DIFFERENTIAL GLUCOSE AND
LACTATE METABOLISM OF
PERFUSED CULTURED ASTROCYTES
ASSESSED WITH QUANTITATIVE ONLINE MONITORING
ABSTRACT
Both glucose and lactate are important substrates in brain metabolism. Astrocytes are
known to release lactate, and are suggested to have a feeding role for neurons. In this study
we investigated glucose and lactate metabolism in primary astrocytic cultures, using a
novel in vitro on-line monitoring unit. By placing cells in a specially designed flow-through
cell holder, we measured glucose use and lactate uptake/release every minute, using an online flow injection analysis (FIA) system with biosensors for glucose and lactate. Primary
astrocytic cultures were perfused with medium containing different concentrations of
glucose, lactate or a combination of both energy substrates. We measured a glucose use of
approximately 3.5 femtomoles/cell/minute, and found that glucose was the most preferred
substrate. Furthermore, the present experiments suggest the existence of large glycogen
stores in primary astrocytes, that are broken down and released as lactate. Although lactate
is taken up from the medium, medium supplemented with lactate did not alter glucose
metabolism, suggesting a separate lactate metabolic compartment in astrocytes.
CHAPTER 4
INTRODUCTION
Astrocytes, strategically positioned between the capillaries and the neurons, are thought to
play a role in neuronal energy metabolism (Pellerin and Magistretti, 2003;Forsyth et al.,
1996). According to the astrocyte-neuron-lactate-shuttle-hypothesis, cerebral glucose
uptake takes place in astrocytes, whereas the astrocytically formed and released lactate is
consequently metabolized by neurons (Magistretti et al., 1999;Pellerin et al., 1998). Indeed,
in vitro, substantial amounts of lactate are released by astrocytes (Walz and Mukerji, 1988),
which can be formed from both glucose and glycogen. Glycogen is localized in the brain
almost exclusively in astrocytes (Gruetter, 2003;Tsacopoulos and Magistretti, 1996;Peters
et al., 1991). In vitro astrocytic glucose and lactate metabolism is mainly studied using the
batch-wise approach, with relatively low temporal resolution. Quantification of metabolism
in terms of utilization per minute cannot be achieved using the batch-wise approach.

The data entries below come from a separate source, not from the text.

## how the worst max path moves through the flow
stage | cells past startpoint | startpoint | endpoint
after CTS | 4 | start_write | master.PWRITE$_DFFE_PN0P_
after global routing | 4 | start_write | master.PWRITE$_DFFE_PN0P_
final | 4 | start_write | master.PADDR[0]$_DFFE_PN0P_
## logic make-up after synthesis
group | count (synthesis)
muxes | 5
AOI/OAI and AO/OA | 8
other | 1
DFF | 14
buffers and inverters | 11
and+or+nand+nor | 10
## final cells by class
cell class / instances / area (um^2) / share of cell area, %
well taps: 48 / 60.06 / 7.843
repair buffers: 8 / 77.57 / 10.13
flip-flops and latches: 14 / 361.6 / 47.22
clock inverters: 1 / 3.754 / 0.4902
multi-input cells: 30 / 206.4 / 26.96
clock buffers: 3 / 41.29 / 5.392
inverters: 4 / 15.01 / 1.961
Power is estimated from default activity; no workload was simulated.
===== flow/config.mk =====
export PLATFORM = sky130hd
export DESIGN_NAME = micro_controller
export DESIGN_NICKNAME = micro_controller
export VERILOG_FILES = /design/flow/design.v
export SDC_FILE = /design/flow/constraint.sdc
export NUM_CORES = 4
export LEC_CHECK = 1
export CORE_UTILIZATION = 30

===== flow/constraint.sdc =====
current_design micro_controller

set clk_period 7.9
set clk_io_pct 0.2

create_clock -name clk0 -period $clk_period [get_ports {clk}]

set non_clock_inputs [all_inputs -no_clocks]
set_input_delay [expr $clk_period * $clk_io_pct] -clock clk0 $non_clock_inputs
set_output_delay [expr $clk_period * $clk_io_pct] -clock clk0 [all_outputs]
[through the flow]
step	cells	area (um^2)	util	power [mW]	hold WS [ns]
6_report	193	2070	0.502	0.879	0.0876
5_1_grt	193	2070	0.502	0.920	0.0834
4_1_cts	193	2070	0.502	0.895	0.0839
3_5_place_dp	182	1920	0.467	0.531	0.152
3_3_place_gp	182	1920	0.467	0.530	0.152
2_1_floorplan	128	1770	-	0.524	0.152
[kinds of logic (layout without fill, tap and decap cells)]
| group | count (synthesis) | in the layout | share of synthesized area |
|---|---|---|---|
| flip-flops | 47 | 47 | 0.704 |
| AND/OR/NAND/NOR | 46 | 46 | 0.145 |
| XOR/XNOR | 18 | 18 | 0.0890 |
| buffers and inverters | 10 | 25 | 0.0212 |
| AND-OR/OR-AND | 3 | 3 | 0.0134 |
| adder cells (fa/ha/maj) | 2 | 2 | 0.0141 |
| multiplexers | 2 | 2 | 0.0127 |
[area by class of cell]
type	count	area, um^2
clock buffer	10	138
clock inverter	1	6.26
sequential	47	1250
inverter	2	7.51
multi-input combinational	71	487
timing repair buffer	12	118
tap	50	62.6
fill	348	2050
File: /design/flow/design.v
module clock_50_to_01 (clk_i, clk_o);
	input clk_i;
	output reg clk_o;
	reg [24:0] count;
initial begin
	count = 0;
	clk_o = 0;
end
always @(posedge clk_i) begin
	if (count == 0) begin
		count <= 25'd24999999;
		clk_o <= ~clk_o;
	end
	else begin
		count <= count - 1;
	end
end
endmodule 
File: /design/flow/run.sh
#!/bin/bash
# OpenROAD 26Q1-2900-gdf79404cd8, Yosys 0.63+post, stock flow scripts
make -C /OpenROAD-flow-scripts/flow DESIGN_CONFIG=/design/flow/config.mk WORK_HOME=/design/flow/orfs finish
File: /design/flow/config.mk
export PLATFORM = sky130hd
export DESIGN_NAME = clock_50_to_01
export DESIGN_NICKNAME = clock_50_to_01
export VERILOG_FILES = /design/flow/design.v
export SDC_FILE = /design/flow/constraint.sdc
export NUM_CORES = 4
export LEC_CHECK = 1
export CORE_AREA = 10 10 106 106
export DIE_AREA = 0 0 116 116
File: /design/flow/constraint.sdc
current_design clock_50_to_01

set clk_period 9.3
set clk_io_pct 0.2

create_clock -name clk0 -period $clk_period [get_ports {clk_i}]

set non_clock_inputs [all_inputs -no_clocks]
set_input_delay [expr $clk_period * $clk_io_pct] -clock clk0 $non_clock_inputs
set_output_delay [expr $clk_period * $clk_io_pct] -clock clk0 [all_outputs]
==> run summary <==
Implementation summary

The count of buffers inserted at the top-level ports is 1. The total power divided by cell area is 144.1 mW/mm^2. The first detailed-routing pass ran for 4 iterations. The flow ran to the end, and the final reports show no timing, DRC or antenna violations.

The async set or reset register ratio after synthesis is 0%. The TritonCTS clock tree is done. For this run, the detailed router reports a per-instance via density of 3.335.

The number of clock buffers added by TritonCTS is 3. The first global-routing pass estimated 3.077 mm of wire. The number of antenna violations at the first check in global routing is 0. The sum of negative setup slack is 0 ps.

After synthesis, the largest area contributor takes up 45.35% of total cell area. The tool flagged a number of max-cap violations equal to 0. The final power report lists total power as 182.7 uW. The cell type with the highest aggregate area in the netlist is sky130_fd_sc_hd__dfxtp_1. The post-route clock period utilization is 31.66%.

The share of layout cells above drive strength 1 is 8.621%. The synth_stat.txt file lists the number of cells as 116. The tree is rooted in a sky130_fd_sc_hd__clkbuf_8.

The cell internal power dissipation is 149.6 uW. The leakage power summed over all cells is 0.4516 nW. In the floorplan report the effective utilization is 12.47%. The yosys stat chip area is 0.001104 mm^2. The data arrival at the endpoint of the critical path is 1080 ps.

The detailed placement HPWL is 1.209 mm. Sorting the synthesized cells by how often they occur yields 25 x sky130_fd_sc_hd__dfxtp_1, 12 x sky130_fd_sc_hd__nand2_1, 12 x sky130_fd_sc_hd__nor2_1. After detailed routing, the average wire length per cell comes to 7.638 um. The number of max-slew violations in the final report is 0. The class of the most critical hold timing path is flop to flop. The buffer-and-inverter tally for the worst setup path is 1. Post-CTS repair ended up resizing 0 cells. The layout has 995 filler cells. The script computed the net switching share of total power as 18.13%.

The maximum cell stage delay along the critical path is 460 ps. The transition at the pin with the smallest max-transition slack is 579.5 ps. The portion of total power attributed to the clock network is 38.8%. Per the OpenROAD floorplan log, the area of the core is 0.008848 mm^2. Nets still carrying antenna violations after routing amount to 0.

In this run the number of H-tree levels came out at 1. On the critical path, the stage with the largest delay is an instance of sky130_fd_sc_hd__clkdlybuf4s50_1. Sequential cells account for 61.2% of the total power.

Setup repair after global routing left no endpoint under its margin. The start-to-end type of the worst setup path is flop to output pin. The chip occupies 0.01346 mm^2. The number of clock sinks came to 26.

After detailed placement, the design holds a cell count of 220. The number of warning messages in the yosys log is 1. The synthesis stats list as the most numerous cell sky130_fd_sc_hd__dfxtp_1. The source-to-sink clock delay at the later pin of the worst-skew pair is 260 ps. The tightest slew margin relative to the limit is 61.01%. For this run, the top clock speed supported by timing is 339.7 MHz. The post-route DRC violation count is 0. Yosys mapped a number of flops with a built-in enable equal to 1. The switching power summed over all nets is 33.12 uW. In this run the cell area of the synthesized design comes to 0.001104 mm^2. The floorplan has 34 rows. The post-synthesis register bit count is 26.

The pin count of the biggest net entering global routing is 15. Looking at the critical path, the highest net fanout was 2. The internal reg-to-reg setup slack is 6670 ps.

STA classifies the critical path endpoint as an output pin. The stage logs contain a warning count of 25. In this run the vertical extent of the chip is 116 um.

In the post-synthesis netlist, the biggest area contributors are sky130_fd_sc_hd__dfxtp_1 45%, sky130_fd_sc_hd__xnor2_1 8.7%, sky130_fd_sc_hd__nand2_1 4.1%. For this run, the number of standard cells in the final layout without fillers is 224. 2 I/O pins were placed. On the reported timing paths, the clock transition at the registers reads 80 ps. Buffers inserted to repair hold after CTS numbered 0. The number of global-route vias before repair is 730.

The required time reported for the critical path endpoint is 7440 ps. The number of endpoints failing setup at the final stage is 0. The worst voltage drop across the vdd grid is 0.05377 mV. The average cell area after synthesis is 9.513 um^2.

Global routing consumed, over all layers together, 2.579% of the routing resources. For the final database, setup skew stands at 2.760 ps. Between the synthesized netlist and the finished layout, the area growth was recorded as 14.85%. After the first detailed-routing iteration, the DRC count stood at 28.

Post-CTS timing repair inserted 0 buffers for setup. The count of inserted antenna diode cells is 0. The number of instances in the synthesized netlist is 116. The total via count in the routed design is 747. RePlAce ended its routability-driven mode at a weighted congestion of 0.7797.

The family of cells with the greatest summed delay on the critical path is buffers and inverters. At the end of the flow the core is filled with cells to 14.32%. The final wirelength is 1.711 mm. The global route stage reports its total congestion overflow as 0.

After layout, the minimum clock period comes to 2944 ps. The maximum clock path buffer count is 2. The flip-flop cell with the highest count after synthesis is sky130_fd_sc_hd__dfxtp_1. For reference, the critical path cell chain is clkdlybuf4s50_1. The horizontal die size is 116 um.

Synthesis instantiated 27 different standard cells from the library. The relative contribution of combinational cells to total power is 0%. STA classifies the critical path startpoint as a flop.

The share of synthesized area occupied by flip-flops and latches is 48.07%. The number of hold-slack violations in the final timing report is 0.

Recently, we described on-line monitoring techniques for brain slices and non-neural cells
with a high temporal resolution (Gramsbergen et al., 2003;Leegsma-Vogt et al., 2003a),
that are capable of quantifying substrate utilization per minute.

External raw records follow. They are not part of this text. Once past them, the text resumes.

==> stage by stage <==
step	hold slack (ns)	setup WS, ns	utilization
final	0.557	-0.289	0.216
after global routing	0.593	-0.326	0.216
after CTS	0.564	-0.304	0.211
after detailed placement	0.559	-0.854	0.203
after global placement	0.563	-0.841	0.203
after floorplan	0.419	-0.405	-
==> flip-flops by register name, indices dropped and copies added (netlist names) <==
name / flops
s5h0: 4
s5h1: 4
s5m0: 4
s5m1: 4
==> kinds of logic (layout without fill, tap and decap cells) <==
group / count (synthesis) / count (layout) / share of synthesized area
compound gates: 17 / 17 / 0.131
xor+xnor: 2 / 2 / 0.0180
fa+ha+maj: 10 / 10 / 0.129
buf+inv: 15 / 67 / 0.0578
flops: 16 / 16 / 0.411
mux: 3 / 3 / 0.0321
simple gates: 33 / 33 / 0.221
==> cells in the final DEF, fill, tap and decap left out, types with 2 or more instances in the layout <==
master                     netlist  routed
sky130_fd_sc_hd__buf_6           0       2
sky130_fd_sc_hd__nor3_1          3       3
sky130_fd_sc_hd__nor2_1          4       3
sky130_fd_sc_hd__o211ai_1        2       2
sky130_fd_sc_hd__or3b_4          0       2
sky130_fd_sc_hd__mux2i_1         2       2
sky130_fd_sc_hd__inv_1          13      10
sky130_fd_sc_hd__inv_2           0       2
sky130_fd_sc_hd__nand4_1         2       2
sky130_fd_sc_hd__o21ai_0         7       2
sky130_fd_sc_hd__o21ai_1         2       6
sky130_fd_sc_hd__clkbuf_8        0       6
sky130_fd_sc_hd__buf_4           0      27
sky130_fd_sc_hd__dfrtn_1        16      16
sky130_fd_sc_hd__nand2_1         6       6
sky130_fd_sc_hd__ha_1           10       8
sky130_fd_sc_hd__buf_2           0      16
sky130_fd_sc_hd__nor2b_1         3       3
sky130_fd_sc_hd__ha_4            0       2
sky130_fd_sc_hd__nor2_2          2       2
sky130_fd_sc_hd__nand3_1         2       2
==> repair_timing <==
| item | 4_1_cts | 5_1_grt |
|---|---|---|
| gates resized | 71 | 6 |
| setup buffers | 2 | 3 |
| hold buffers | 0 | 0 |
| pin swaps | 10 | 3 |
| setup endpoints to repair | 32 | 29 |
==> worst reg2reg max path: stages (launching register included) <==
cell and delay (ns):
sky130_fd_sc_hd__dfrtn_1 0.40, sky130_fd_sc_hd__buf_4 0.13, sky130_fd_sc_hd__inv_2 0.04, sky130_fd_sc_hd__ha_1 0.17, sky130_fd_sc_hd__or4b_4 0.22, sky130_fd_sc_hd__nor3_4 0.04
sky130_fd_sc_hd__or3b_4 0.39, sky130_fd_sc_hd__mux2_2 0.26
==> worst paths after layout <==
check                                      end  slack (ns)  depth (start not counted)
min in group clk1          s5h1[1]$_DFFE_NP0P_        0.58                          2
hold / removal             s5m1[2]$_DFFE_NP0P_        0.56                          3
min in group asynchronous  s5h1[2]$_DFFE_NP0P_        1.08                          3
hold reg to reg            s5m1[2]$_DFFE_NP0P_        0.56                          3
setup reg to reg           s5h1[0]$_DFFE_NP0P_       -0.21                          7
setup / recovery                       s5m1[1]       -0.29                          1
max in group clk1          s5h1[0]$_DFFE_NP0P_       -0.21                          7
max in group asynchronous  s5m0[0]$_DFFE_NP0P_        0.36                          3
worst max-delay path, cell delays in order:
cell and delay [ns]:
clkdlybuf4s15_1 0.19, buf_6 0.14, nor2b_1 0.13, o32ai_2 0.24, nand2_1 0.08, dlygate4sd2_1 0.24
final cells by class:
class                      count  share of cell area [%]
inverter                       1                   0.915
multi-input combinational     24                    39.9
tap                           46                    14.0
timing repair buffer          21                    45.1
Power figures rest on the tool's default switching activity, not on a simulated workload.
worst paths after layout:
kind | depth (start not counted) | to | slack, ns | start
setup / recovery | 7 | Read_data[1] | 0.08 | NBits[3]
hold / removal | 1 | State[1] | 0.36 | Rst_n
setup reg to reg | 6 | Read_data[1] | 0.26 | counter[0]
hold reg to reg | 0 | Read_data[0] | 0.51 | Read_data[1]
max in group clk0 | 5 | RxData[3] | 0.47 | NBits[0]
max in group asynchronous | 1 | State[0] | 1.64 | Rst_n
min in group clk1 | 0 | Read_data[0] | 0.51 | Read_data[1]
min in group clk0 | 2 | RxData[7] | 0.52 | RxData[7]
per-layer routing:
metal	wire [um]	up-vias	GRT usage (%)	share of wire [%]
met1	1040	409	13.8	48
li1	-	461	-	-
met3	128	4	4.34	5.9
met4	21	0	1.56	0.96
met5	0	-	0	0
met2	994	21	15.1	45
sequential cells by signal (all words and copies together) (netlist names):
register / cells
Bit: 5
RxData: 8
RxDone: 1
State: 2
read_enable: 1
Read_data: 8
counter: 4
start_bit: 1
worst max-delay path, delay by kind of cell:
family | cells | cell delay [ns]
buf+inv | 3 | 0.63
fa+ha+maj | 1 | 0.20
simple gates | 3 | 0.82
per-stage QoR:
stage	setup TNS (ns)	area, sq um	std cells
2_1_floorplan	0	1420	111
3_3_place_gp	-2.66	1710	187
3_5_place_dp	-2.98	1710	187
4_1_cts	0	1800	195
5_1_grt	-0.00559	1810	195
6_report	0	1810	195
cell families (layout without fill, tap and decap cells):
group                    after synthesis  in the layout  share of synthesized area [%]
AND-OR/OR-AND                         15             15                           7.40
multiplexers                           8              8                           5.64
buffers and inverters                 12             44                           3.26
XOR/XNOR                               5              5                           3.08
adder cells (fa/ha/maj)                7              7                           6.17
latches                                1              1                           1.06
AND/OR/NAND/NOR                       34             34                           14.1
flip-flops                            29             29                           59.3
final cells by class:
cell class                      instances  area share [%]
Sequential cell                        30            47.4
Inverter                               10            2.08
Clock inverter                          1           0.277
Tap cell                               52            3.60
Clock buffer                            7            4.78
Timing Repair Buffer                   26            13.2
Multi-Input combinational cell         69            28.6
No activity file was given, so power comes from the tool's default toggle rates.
==> flow/run.sh <==
#!/bin/bash
# OpenROAD 26Q1-2900-gdf79404cd8, Yosys 0.63+post, stock flow scripts
make -C /OpenROAD-flow-scripts/flow DESIGN_CONFIG=/design/flow/config.mk WORK_HOME=/design/flow/orfs finish
==> flow/constraint.sdc <==
current_design UART_tx

set clk_period 1.7
set clk_io_pct 0.2

create_clock -name clk0 -period $clk_period [get_ports {Clk}]
create_clock -name clk1 -period $clk_period [get_ports {Tick}]

set non_clock_inputs [all_inputs -no_clocks]
set_input_delay [expr $clk_period * $clk_io_pct] -clock clk0 $non_clock_inputs
set_output_delay [expr $clk_period * $clk_io_pct] -clock clk0 [all_outputs]
==> flow/config.mk <==
export PLATFORM = sky130hd
export DESIGN_NAME = UART_tx
export DESIGN_NICKNAME = UART_tx
export VERILOG_FILES = /design/flow/design.v
export SDC_FILE = /design/flow/constraint.sdc
export NUM_CORES = 4
export LEC_CHECK = 1
export CORE_UTILIZATION = 30
==> flow/design.v <==
module UART_tx (Clk,Rst_n,TxEn,TxData,TxDone,Tx,Tick,NBits);	 
input Clk, Rst_n, TxEn,Tick;	 
input [3:0]NBits;		 
input [7:0]TxData;		 
output Tx;
output TxDone;
parameter  IDLE = 1'b0, WRITE = 1'b1;	 
reg  State, Next;			 
reg  TxDone = 1'b0;			 
reg  Tx;				 
reg write_enable = 1'b0;		 
reg start_bit = 1'b1;			 
reg stop_bit = 1'b0;			 
reg [4:0] Bit = 5'b00000;		 
reg [3:0] counter = 4'b0000;		 
reg [7:0] in_data=8'b00000000;		 
reg [1:0] R_edge;			 
wire D_edge;				 
always @ (posedge Clk or negedge Rst_n)			 
begin
if (!Rst_n)	State <= IDLE;				 
else 		State <= Next;				 
end
always @ (State or D_edge or TxData or TxDone) 
begin
    case(State)	
	IDLE:	if(D_edge)		Next = WRITE;		 
		else			Next = IDLE;
	WRITE:	if(TxDone)		Next = IDLE;  		 
		else			Next = WRITE;
	default 			Next = IDLE;
    endcase
end
always @ (State)
begin
    case (State)
	WRITE: begin
		write_enable <= 1'b1;	 
	end
	IDLE: begin
		write_enable <= 1'b0;	 
	end
    endcase
end
always @ (posedge Tick)
begin
	if (!write_enable)				 
	begin
	TxDone = 1'b0;
	start_bit <=1'b1;
	stop_bit <= 1'b0;
	end
	if (write_enable)				 
	begin
	counter <= counter+1;				 
	if(start_bit & !stop_bit)			 
	begin
	Tx <=1'b0;					 
	in_data <= TxData;				 
	end		
	if ((counter == 4'b1111) & (start_bit) )	 
	begin		
	start_bit <= 1'b0;
	in_data <= {1'b0,in_data[7:1]};
	Tx <= in_data[0];
	end
	if ((counter == 4'b1111) & (!start_bit) &  (Bit < NBits-1))	 
	begin		
	in_data <= {1'b0,in_data[7:1]};
	Bit<=Bit+1;
	Tx <= in_data[0];
	start_bit <= 1'b0;
	counter <= 4'b0000;
	end	
	if ((counter == 4'b1111) & (Bit == NBits-1) & (!stop_bit))	 
	begin
	Tx <= 1'b1;	
	counter <= 4'b0000;	
	stop_bit<=1'b1;
	end
	if ((counter == 4'b1111) & (Bit == NBits-1) & (stop_bit) )	 
	begin
	Bit <= 4'b0000;
	TxDone <= 1'b1;
	counter <= 4'b0000;
	end
	end
end
always @ (posedge Clk or negedge Rst_n)
begin
	if(!Rst_n)
	begin
	R_edge <= 2'b00;
	end
	else
	begin
	R_edge <={R_edge[0], TxEn};
	end
end
assign D_edge = !R_edge[1] & R_edge[0];
endmodule
==> results.json <==
{
  "outcome": "finished with violations",
  "failed_checks": "setup timing",
  "synthArstFlopShare": 0.125,
  "design_area_um2": 1860,
  "placed_area_um2": 1640,
  "ir_drop_v": 0.000775,
  "worstMarginPinSlew_ns": 0.408,
  "ys_area_um2": 1250,
  "vias": 835,
  "intPower_mw": 1.48,
  "setup_violations": 32,
  "rsz0062_at_grt": "yes",
  "die_h_um": 66.6,
  "drv_slew": 0,
  "yosysWarnings": 1,
  "wire_per_inst_um": 11.3,
  "ys_cells": 95,
  "total_power_mw": 2.01,
  "synth.logic.top_family": "simple AND/OR/NAND/NOR gates",
  "num_antenna_cells": 0,
  "hold_viol": 0,
  "final_util": 0.465,
  "p_seq_frac": 0.454,
  "crit_required_ns": 1.71,
  "clkTransAtPathRegs_ns": 0.07,
  "io_buffer_count": 16,
  "antenna_found_initial": 0,
  "hold_slack_ns": 0.309,
  "grt-ovfl-total": 0,
  "cellLeakagePower_nw": 0.742,
  "fp.dieW_um": 66.6,
  "clock_skew_ns": 0.00295,
  "syn-cell-area_um2": 1250,
  "adder_share": 0.0699,
  "drt-initial-drc-count": 20,
  "ys_sh_mux": 0.0918,
  "dr.pass1.iters": 2,
  "crit_type": "in2reg",
  "cellPowerDensity_nw_per_um2": 1080,
  "initCoreUtil": 0.313,
  "cp-end-kind": "register",
  "grt_pass1_wl_um": 3540,
  "routed_wl_um": 2110,
  "drive_gt1_frac": 0.489,
  "drtAntennaViolNets": 0,
  "ys_seq_frac": 0.539,
  "post-route-drc-count": 0,
  "fp-row-count": 23,
  "ys_sh_simple": 0.139,
  "core_area_um2": 4000,
  "cap_violations": 0,
  "area_delta_synth_final_pct": 48.4,
  "fillers": 349,
  "pwr-share-clk": 0.260,
  "ys_types": 33,
  "syn_inst": 95,
  "finalWeightedCongestion": 0.755,
  "syn_area_per_cell_um2": 13.2,
  "warnings": 29,
  "synth-main-ff-cell": "edfxtp_1",
  "combPwrFrac": 0.287,
  "grt_pass1_vias": 846,
  "hpwl_um": 1540,
  "relSlewSlack": 0.728,
  "setup_tns_ns": -6.23,
  "ioPinCount": 18,
  "fin_ws_ns": -0.238,
  "edf_count": 18,
  "viasPerCell": 4.47,
  "crit_path_max_incr_delay_ns": 0.31,
  "critPathLaunch": "NBits[0]",
  "p_switching_mw": 0.536,
  "crit_chain": "buf_8, nor3_4, xnor2_2, ha_4, buf_6, o211ai_2, a21oi_2, a21o_4, mux2_4",
  "die-area_um2": 4440,
  "critPathArrivalTime_ns": 1.95,
  "ys_seq_elements": 24,
  "hp-class": "in2async",
  "grt.total_usage": 0.109,
  "yosys.area_share.aoi": 0.0808,
  "reg2reg_from": "Bit[1]",
  "cts_tree": "built",
  "grt_max_degree": 13,
  "cp-start-kind": "primary input",
  "cts.sinks": 24,
  "ys_sh_xor": 0.0489,
  "crit_slowest_cell": "mux2_4",
  "crit_fanout": 8,
  "switching_share": 0.266
}
-- cell families after synthesis --
kind of cell | after synthesis
buffers and inverters | 8
and+or+nand+nor | 29
xor gates and xnor gates | 7
muxes | 8
AOI/OAI and AO/OA | 12
DFF | 24
adders and majority gates | 7
-- cell usage after synthesis (2+ instances only) --
library cell / n / share of area
nor2b_1: 3 / 0.015
nor3_1: 3 / 0.012
dfxtp_1: 3 / 0.048
xnor2_1: 3 / 0.021
inv_1: 5 / 0.015
o21a_1: 4 / 0.024
edfxtp_1: 18 / 0.43
nand3_1: 4 / 0.016
a21oi_1: 2 / 0.0080
mux2_4: 7 / 0.084
dfrtp_1: 3 / 0.060
ha_1: 7 / 0.070
nand2_1: 4 / 0.012
and2_1: 2 / 0.010
nor2_1: 6 / 0.018
xor2_1: 4 / 0.028
-- flip-flops by register name, indices dropped and copies added (netlist names) --
name and count:
start_bit 1, Tx 1, State 1, TxDone 1, counter 4, R_edge 2, stop_bit 1, Bit 5
in_data 8
-- layout make-up --
type                            instances  area [µm²]  area share
Timing Repair Buffer                   37         337       0.181
Multi-Input combinational cell         63         671       0.360
Clock buffer                            7        86.3      0.0464
Clock inverter                          1        5.00     0.00269
Tap cell                               50        62.6      0.0336
Inverter                                5        23.8      0.0128
Sequential cell                        24         676       0.363
-- what timing repair did --
item / in CTS / in global routing
hold buffers: 0 / 0
pin swaps: 12 / 8
setup endpoints to repair: 33 / 33
gates resized: 29 / 18
buffers inserted: 8 / 0
gates cloned: 0 / 0
-- stage by stage --
step           std cells  setup slack, ns
3_5_place_dp         175            -1.15
3_3_place_gp         175            -1.12
4_1_cts              189           -0.316
2_1_floorplan         95           -0.389
5_1_grt              187           -0.326
6_report             187           -0.238
-- cell usage in the layout, fill, tap and decap left out, types with 2 or more instances in the layout --
| cell | n |
|---|---|
| a21oi_2 | 2 |
| edfxtp_1 | 18 |
| clkdlybuf4s50_1 | 12 |
| nor2b_1 | 2 |
| mux2_4 | 7 |
| buf_4 | 16 |
| inv_4 | 2 |
| nor2_1 | 2 |
| buf_8 | 2 |
| ha_4 | 3 |
| and2_4 | 3 |
| nand2_1 | 4 |
| o21a_1 | 3 |
| xor2_1 | 4 |
| xnor2_2 | 2 |
| nor2_2 | 4 |
| ha_1 | 4 |
| inv_1 | 3 |
| dfxtp_1 | 3 |
| clkbuf_8 | 6 |
| dfrtp_1 | 3 |
| nand3_1 | 4 |
| buf_6 | 5 |
-- routing by layer --
| layer | GRT usage | routed length, µm | vias to the layer above |
|---|---|---|---|
| li1 | - | - | 422 |
| met1 | 0.152 | 1020 | 401 |
| met2 | 0.176 | 993 | 8 |
| met3 | 0.0313 | 61 | 4 |
| met4 | 0.0186 | 27 | 0 |
| met5 | 0 | 0 | - |
-- critical path, delay by kind of cell --
kind,cells,cell delay (ns)
buffers and inverters,2,0.19
AOI/OAI and AO/OA,3,0.51
adders and majority gates,1,0.30
and+or+nand+nor,1,0.20
muxes,1,0.31
xor gates and xnor gates,1,0.11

In the present study, we monitored glucose and lactate metabolism in primary astrocytic
cultures, using a modification of our previously described in vitro on-line monitoring unit
(Gramsbergen et al., 2003). We measured glucose use and lactate uptake/release by placing
cells in a specially designed flow-through cell holder, connected to an on-line flow
injection analysis (FIA) system equipped with biosensors for glucose and lactate. With our
on-line system we can estimate glucose and lactate consumption per cell per minute. Here
we show the energy substrate utilization of cultured astrocytes perfused with varying lactate
and glucose concentrations. This new method revealed indications for glycogen breakdown
from large glycogen stores in astrocyte metabolism, and evidence that lactate and glucose
are metabolized in non-interexchangeable pools.
MATERIALS AND METHODS
Cell cultures and cell chamber
The incubation of cell cultures and the cell chamber are essentially the same as described
earlier (Gramsbergen et al., 2003;Leegsma-Vogt et al., 2003a). In short, primary cells were
derived from mouse cortex (embryonic day 16-18). Cells were plated on poly-D-lysine
coated cell culture inserts (0.3x10exp6 cells/insert, Sigma Chemical Co, St. Louis, MO,
inserts: Millicell-CM, 12 mm, pore size 0.4 µm, Millipore Corporation, Bedford, USA) for
the monitoring of metabolism, and coated glass cover slips (0.15x10exp5 cells/glass,
Menzel, Germany) for immunocytochemistry. 6-12 inserts were plated per animal sacrifice.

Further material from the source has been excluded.